The people who receive the service lose, obviously - very few public services are created which benefit no member of the public, however indirectly.
And the providers of the service, be they public, not-for-profit or private sector (and of services to the service – mainly private) lose – be it their job, contract or business.
So far, so obvious. It’s unlikely to be best for the state to enshrine provision in aspic. When cuts have to be made, the lowest-value services should go.
The challenge facing the cut-maker in the health sphere is that service provision still tends not to be wildly opulent. Look at access to psychological therapies, or indeed children’s services (as Sir Ian Kennedy’s report last week pointed out, still bad after all these years).
Money has gone on major pay rises for most staff, buildings, PFI, waiting lit initiatives and management transaction costs. Back in the bad old days of one-year settlements, canny managers learned to design in some fat when more budget than expected was received. It is unclear whether much of this has occurred over the past decade.

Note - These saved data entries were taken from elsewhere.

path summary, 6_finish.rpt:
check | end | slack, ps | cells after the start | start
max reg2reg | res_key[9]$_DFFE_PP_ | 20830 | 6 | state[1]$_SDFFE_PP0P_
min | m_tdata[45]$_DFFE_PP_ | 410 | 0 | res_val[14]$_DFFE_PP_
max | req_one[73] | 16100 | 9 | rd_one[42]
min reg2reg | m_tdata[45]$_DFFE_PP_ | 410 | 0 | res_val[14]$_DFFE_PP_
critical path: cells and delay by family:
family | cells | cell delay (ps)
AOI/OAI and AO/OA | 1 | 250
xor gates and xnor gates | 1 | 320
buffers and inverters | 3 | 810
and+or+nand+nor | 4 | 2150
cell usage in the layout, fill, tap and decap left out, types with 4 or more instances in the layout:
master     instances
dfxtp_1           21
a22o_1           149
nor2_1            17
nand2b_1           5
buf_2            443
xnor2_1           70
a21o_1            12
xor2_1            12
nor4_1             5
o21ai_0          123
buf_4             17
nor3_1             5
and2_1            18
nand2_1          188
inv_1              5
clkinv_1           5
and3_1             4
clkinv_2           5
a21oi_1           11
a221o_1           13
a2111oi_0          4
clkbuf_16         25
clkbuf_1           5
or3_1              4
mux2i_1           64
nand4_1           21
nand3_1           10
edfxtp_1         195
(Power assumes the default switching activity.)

This oncoming wave of reform will see cuts – although not in the real-terms budget, health will be indirectly and seriously affected by the reduction in budgets of local government. It will have to manage this alongside the QIPP (the acronym for “save £20 million in three years or you’ll lose your soon-to-be-redundant job even sooner) pressures, while working through a management architecture that is being dismantled over the next couple of years.
About the biggest and heaviest thing I’ve ever cut is firewood. When cutting by hand, you can just about use the logpile itself to steady the log. You can only do so much by hand, so you get a chainsaw.
Chainsaws are great – powerful, efficient, but dangerous. You soon learn that you need a solid saw horse to hold your logs, so they don’t spin or buck.
And you have to keep the chainsaw well-oiled and under strong but not destructive tension.
Nuts and sledgehammers
Professor Nick Bosanquet used a nice line about the policy intention of using the national tariff to effect change in the NHS: “like using a nut to crack a sledgehammer”.
The current thinking among policymakers in the DH is that in their statutory commissioning consortia, GPs are going to take the lead in driving out bad performers and overspenders from the NHS where PCTs, SHAs and all their predecessors failed.
This is an heroic assumption. The variation in performance and activity is by no means confined to the acute sector. The evidence that clinicians enjoy regulating their peers and do so effectively is, to put it charitably, slight.